[How to complete this task]: For each line below with the word "Linc", write out a copy.

[Input data]:
Source: an optimization exercise on an open RTL-to-GDS flow (aim: small area and a short achievable clock period). Production flows keep margins and buffers that such runs may drop. Only simulation tests tie the RTL to the original design; equivalence was not proved. No activity file was given, so power comes from the tool's default toggle rates.

## run 1
## mips_single
module mips_single( clk, rst, imem_addr, imem_rdata, dmem_addr, dmem_wdata, dmem_we, dmem_re, dmem_rdata );
==> flow/config.mk <==
export PLATFORM = sky130hd
export DESIGN_NAME = mips_single
export DESIGN_NICKNAME = mips_single
export VERILOG_FILES = /design/flow/design.v
export SDC_FILE = /design/flow/constraint.sdc
export NUM_CORES = 4
export LEC_CHECK = 0
export CAP_MARGIN = 20
export CORE_MARGIN = 2
export CORE_UTILIZATION = 60
export CTS_CLUSTER_DIAMETER = 100
export CTS_CLUSTER_SIZE = 24
export SLEW_MARGIN = 20
export SYNTH_HIERARCHICAL = 1
==> flow/constraint.sdc <==
create_clock -name core_clock -period 16.0 [get_ports {clk}]
set_input_delay 3.2000 -clock core_clock [delete_from_list [all_inputs] [get_ports {clk}]]
set_output_delay 3.2000 -clock core_clock [all_outputs]
set_load 0.01 [all_outputs]
standard.sh (not shown) runs the stock make flow with config.mk's settings and CLKGATE_MAP_FILE= SYNTH_SCRIPT=/design/flow/synth_recipe.tcl, a recipe that flattens the netlist after the stock synthesis.
==> flow/flow/run.sh <==
#!/bin/bash
# Own flow: the standard layout (standard synthesis unchanged, same constraints), with
#  - the timing repair steps asked to reach a setup margin, so that they size and buffer the
#    critical paths instead of stopping at the clock period;
#  - every input and output port still buffered, with buf_2 rather than the default delay cell.
# Each tool's log stays under orfs/logs here; make's own output goes to run_make.log.
set -euo pipefail
bash standard.sh SETUP_SLACK_MARGIN=11.5 "BUFFER_PORTS_ARGS=-buffer_cell sky130_fd_sc_hd__buf_2" finish > run_make.log 2>&1
Run 1 was carried through to the last stage, and its layout satisfied the timing, DRC and antenna checks.
Context: an optimization exercise on an open-source flow, tuned for small area. The choices shown serve that exercise and are no tape-out recipe. Where RTL was checked, it was by simulation tests only, not by an equivalence proof against the original. No functional check of the RTL was part of run 4. Power and IR drop assume default switching activity.

### flow/flow/run.sh
#!/bin/bash
# Standard layout, with each port's buffer the smallest buffer cell and a
# clock tree of small buffers without dummy loads.
export BUFFER_PORTS_ARGS="-buffer_cell sky130_fd_sc_hd__buf_1"
export CTS_ARGS="-sink_clustering_enable -repair_clock_nets -buf_list sky130_fd_sc_hd__clkbuf_4 -dont_use_dummy_load"
bash standard.sh > standard_flow.log 2>&1
### flow/standard.sh
#!/bin/bash
# synth_recipe.tcl (not shown) runs the flow's synth.tcl, then flattens the netlist and writes it again
# the make line also repeats each setting of config.mk as NAME=value (left out here)
make -C /OpenROAD-flow-scripts/flow DESIGN_CONFIG=/design/flow/config.mk WORK_HOME=/design/flow/orfs CLKGATE_MAP_FILE= SYNTH_SCRIPT=/design/flow/synth_recipe.tcl "${@:-finish}"
### flow/config.mk
export PLATFORM = sky130hd
export DESIGN_NAME = Allocator
export DESIGN_NICKNAME = Allocator
export VERILOG_FILES = /design/flow/design.v
export SDC_FILE = /design/flow/constraint.sdc
export NUM_CORES = 4
export LEC_CHECK = 0
export ABC_AREA = 1
export CAP_MARGIN = 20
export CORE_MARGIN = 2
export CORE_UTILIZATION = 70
export CTS_BUF_LIST = sky130_fd_sc_hd__clkbuf_4
export SLEW_MARGIN = 20
### flow/constraint.sdc
create_clock -name core_clock -period 5.0 [get_ports {clk_11MHz}]
set_input_delay 1.0000 -clock core_clock [delete_from_list [all_inputs] [get_ports {clk_11MHz}]]
set_output_delay 1.0000 -clock core_clock [all_outputs]
set_load 0.01 [all_outputs]
### flow/design.v
`timescale 1ns / 1ps
module Allocator
	#(parameter MODEL_ADDR_WIDTH=10, MODEL_DATA_WIDTH=18, MODEL_LOC_SIZE=1024,
					WEIGHT_ADDR_WIDTH=11, WEIGHT_DATA_WIDTH=9, WEIGHT_LOC_SIZE=2048,
					TENSOR_ADDR_WIDTH=9, TENSOR_DATA_WIDTH=36, TENSOR_LOC_SIZE=512)
	(input clk_11MHz, input resetn,
	output reg [7:0] N,
	output reg [7:0] M,
	output reg mm_ena,
	output mm_wea,
	output [MODEL_ADDR_WIDTH-1:0] mm_addra,
	output [MODEL_DATA_WIDTH-1:0] mm_dla,
	output wm_ena_0, wm_ena_1, wm_ena_2, wm_ena_3, wm_ena_4, wm_ena_5, wm_ena_6, wm_ena_7,
	output wm_wea_0, wm_wea_1, wm_wea_2, wm_wea_3, wm_wea_4, wm_wea_5, wm_wea_6, wm_wea_7,
	output [WEIGHT_ADDR_WIDTH-1:0] wm_addra_0,
	output [WEIGHT_ADDR_WIDTH-1:0] wm_addra_1,
	output [WEIGHT_ADDR_WIDTH-1:0] wm_addra_2,
	output [WEIGHT_ADDR_WIDTH-1:0] wm_addra_3,
	output [WEIGHT_ADDR_WIDTH-1:0] wm_addra_4,
	output [WEIGHT_ADDR_WIDTH-1:0] wm_addra_5,
	output [WEIGHT_ADDR_WIDTH-1:0] wm_addra_6,
	output [WEIGHT_ADDR_WIDTH-1:0] wm_addra_7,
	output [WEIGHT_DATA_WIDTH-1:0] wm_dla_0,
	output [WEIGHT_DATA_WIDTH-1:0] wm_dla_1,
	output [WEIGHT_DATA_WIDTH-1:0] wm_dla_2,
	output [WEIGHT_DATA_WIDTH-1:0] wm_dla_3,
	output [WEIGHT_DATA_WIDTH-1:0] wm_dla_4,
	output [WEIGHT_DATA_WIDTH-1:0] wm_dla_5,
	output [WEIGHT_DATA_WIDTH-1:0] wm_dla_6,
	output [WEIGHT_DATA_WIDTH-1:0] wm_dla_7,
	output reg tm_ena,
	output tm_wea,
	output [TENSOR_ADDR_WIDTH-1:0] tm_addra,
	output [TENSOR_DATA_WIDTH-1:0] tm_dla,
	input [7:0] RxData,
	input valid,
	output reg start_sig,
	output reg [3:0] StateLED
	);
	reg [1:0] t;
	reg [2:0] p;
	reg [15:0] C;        
	reg [7:0]  D;        
	reg [23:0] img;      
	reg [15:0] L;        
	reg [15:0] rowcnt;   
	reg [10:0] acline;   
	reg [2:0]  lane;     
	reg        we;       
	wire ctrl   = (t == 2'b00);
	wire model  = (t == 2'b01);
	wire wgt    = (t == 2'b10);
	wire image  = (t == 2'b11);
	wire plast  = (p == 3'd7);
	wire FF     = (RxData == 8'hFF);
	wire Waiting = ctrl & ~p[0] & ~p[1];
	wire FType   = ctrl & p[0];
	wire Nnum    = model & (p == 3'd0);
	wire Mnum    = wgt & (p == 3'd0);
	wire MS2b    = wgt & (p == 3'd4);
	wire ReadW   = wgt & (p == 3'd5);
	wire ReadImg = image & ~p[1];
	function [16:0] inc16(input [15:0] x);
		integer k;
		reg c;
		begin
			c = 1'b1;
			for (k = 0; k < 16; k = k + 1) begin
				inc16[k] = x[k] ^ c;
				c = c & x[k];
			end
			inc16[16] = c;
		end
	endfunction
	function [15:0] dec16(input [15:0] x);
		integer k;
		reg b;
		begin
			b = 1'b1;
			for (k = 0; k < 16; k = k + 1) begin
				dec16[k] = x[k] ^ b;
				b = b & ~x[k];
			end
		end
	endfunction
	function [10:0] inc11(input [10:0] x, input ci);
		integer k;
		reg c;
		begin
			c = ci;
			for (k = 0; k < 11; k = k + 1) begin
				inc11[k] = x[k] ^ c;
				c = c & x[k];
			end
		end
	endfunction
	wire [16:0] Cinc17 = inc16(C);
	wire [15:0] Cinc = Cinc17[15:0];
	wire [16:0] Linc = inc16(L);
	wire [15:0] COL  = {img[15:8], img[23:16]};
	wire rowend  = (Linc == {1'b0, COL});
	wire lastrow = (rowcnt == 16'd1);
	wire mend    = (&C);
	wire nend    = (Cinc == {8'd0, N});
	wire iend    = (C[9:0] == 10'd782);
	assign mm_wea = mm_ena;
	assign mm_addra = {C[7:0], ~(p[2] ^ p[1]), p[2] & ~p[1]};
	assign mm_dla = {2'b00, img[23:16], D};
	wire [7:0] wsel = {8{we}} & (8'd1 << lane);
	assign {wm_ena_7, wm_ena_6, wm_ena_5, wm_ena_4, wm_ena_3, wm_ena_2, wm_ena_1, wm_ena_0} = wsel;
	assign {wm_wea_7, wm_wea_6, wm_wea_5, wm_wea_4, wm_wea_3, wm_wea_2, wm_wea_1, wm_wea_0} = wsel;
	assign wm_addra_0 = acline; assign wm_addra_1 = acline;
	assign wm_addra_2 = acline; assign wm_addra_3 = acline;
	assign wm_addra_4 = acline; assign wm_addra_5 = acline;
	assign wm_addra_6 = acline; assign wm_addra_7 = acline;
	assign wm_dla_0 = {1'b0, D}; assign wm_dla_1 = {1'b0, D};
	assign wm_dla_2 = {1'b0, D}; assign wm_dla_3 = {1'b0, D};
	assign wm_dla_4 = {1'b0, D}; assign wm_dla_5 = {1'b0, D};
	assign wm_dla_6 = {1'b0, D}; assign wm_dla_7 = {1'b0, D};
	assign tm_wea = tm_ena;
	assign tm_addra = {1'b0, C[9:2]};
	assign tm_dla = {4'b0000, D, img};
	reg [1:0] nt;
	reg [2:0] np;
	always @(*) begin
		nt = t; np = p + 3'd1;
		if (plast) begin
			nt = 2'b00; np = FF ? 3'd0 : 3'd2;
		end else case (t)
		2'b00: begin
			if (p[1]) np = 3'd0;
			else if (p[0]) begin
				if (RxData == 8'h01) begin nt = 2'b01; np = 3'd0; end
				else if (RxData == 8'h02) begin nt = 2'b10; np = 3'd0; end
				else if (RxData == 8'h03) begin nt = 2'b11; np = 3'd1; end
				else np = 3'd2;
			end else np = FF ? 3'd1 : 3'd0;
		end
		2'b01: if (p == 3'd6) np = nend ? 3'd7 : 3'd1;
		2'b10: if (p == 3'd5) np = (rowend && lastrow) ? (mend ? 3'd7 : 3'd1) : 3'd5;
		2'b11: np = iend ? 3'd7 : 3'd1;
		endcase
	end
	always @(posedge clk_11MHz) begin
		if (~resetn) begin
			t <= 2'b00; p <= 3'd0;
			N <= 0; M <= 0; StateLED <= 0;
			mm_ena <= 0; we <= 0; tm_ena <= 0; start_sig <= 0;
		end else begin
			mm_ena <= valid && model && !p[0] && p != 3'd0;
			we <= valid && (ReadW || (we && !plast));
			tm_ena <= valid && ReadImg && C[1:0] == 2'd2;
			start_sig <= valid && ReadImg && iend;
			if (valid) begin
				t <= nt; p <= np;
				if (Nnum) N <= RxData;
				if (Mnum) M <= RxData;
				if (FType) StateLED[3] <= 0;
				if (image && plast && FF) StateLED[3] <= 1;
				if (model) StateLED[0] <= !(plast && FF);
				if (wgt) StateLED[1] <= !(plast && FF);
				if (image) StateLED[2] <= !(plast && FF);
			end
		end
	end
	always @(posedge clk_11MHz) begin
		if (ReadW) lane <= L[2:0];
		if (valid || !ReadW) L <= (ReadW && !rowend) ? Linc[15:0] : 16'd0;
		if (valid) begin
			if (ReadW || !we) D <= RxData;
			if (!ReadW) img <= {wgt ? RxData : D, img[23:8]};
			if (FType) C <= 16'hFFFF;
			else if (Mnum) C[7:0] <= ~RxData;
			else if (p == 3'd1 && !ctrl) C <= Cinc;
			if (Mnum) acline <= 11'h7FF;
			else if (ReadW) acline <= inc11(acline, L[2:0] == 3'd0);
			if (MS2b) rowcnt <= {img[7:0], img[15:8]};
			else if (ReadW && rowend && rowcnt != 16'd0) rowcnt <= dec16(rowcnt);
		end
	end
endmodule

[Response to this exercise]:
	wire [16:0] Linc = inc16(L);
	wire rowend  = (Linc == {1'b0, COL});
		if (valid || !ReadW) L <= (ReadW && !rowend) ? Linc[15:0] : 16'd0;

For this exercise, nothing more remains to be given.